## Problem to work on
Give back, exactly and with nothing added, the lines that run from the one containing "create_clock -name clk" to the final line below.

===== Dataset content =====

<file path="config.mk">
export PLATFORM = sky130hd
export DESIGN_NAME = mbus_layer_top
export DESIGN_NICKNAME = d
export VERILOG_FILES = /design/src/source/mbus_pkg.sv /design/src/source/mbus_layer_top.sv /design/src/source/mbus_tx_serializer.sv /design/src/source/mbus_tx_arbiter.sv /design/src/source/mbus_irq_msg.sv /design/src/source/mbus_layer_regs.sv /design/src/source/mbus_isolation.sv /design/src/source/mbus_power_seq.sv
export SDC_FILE = /design/constraint.sdc
export NUM_CORES = 1
export LEC_CHECK = 0
export BUFFER_PORTS_ARGS = -buffer_cell sky130_fd_sc_hd__buf_2
export CAP_MARGIN = 30
export CORE_MARGIN = 3
export CORE_UTILIZATION = 46
export DETAILED_ROUTE_END_ITERATION = 16
export GPL_ROUTABILITY_DRIVEN = 0
export PLACE_DENSITY = 0.79
export SLEW_MARGIN = 20
export SYNTH_ARGS = -nofsm -noshare
export SYNTH_HDL_FRONTEND = slang
export SYNTH_SLANG_ARGS = --single-unit
export TNS_END_PERCENT = 100
</file>
<file path="constraint.sdc">
create_clock -name clk -period 3.9 [get_ports clk]
set_input_delay 0.195 -clock clk [delete_from_list [all_inputs] [get_ports clk]]
set_output_delay 0.195 -clock clk [all_outputs]
set_load 0.02 [all_outputs]
</file>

=====

## Solution to the problem
create_clock -name clk -period 3.9 [get_ports clk]
set_input_delay 0.195 -clock clk [delete_from_list [all_inputs] [get_ports clk]]
set_output_delay 0.195 -clock clk [all_outputs]
set_load 0.02 [all_outputs]
</file>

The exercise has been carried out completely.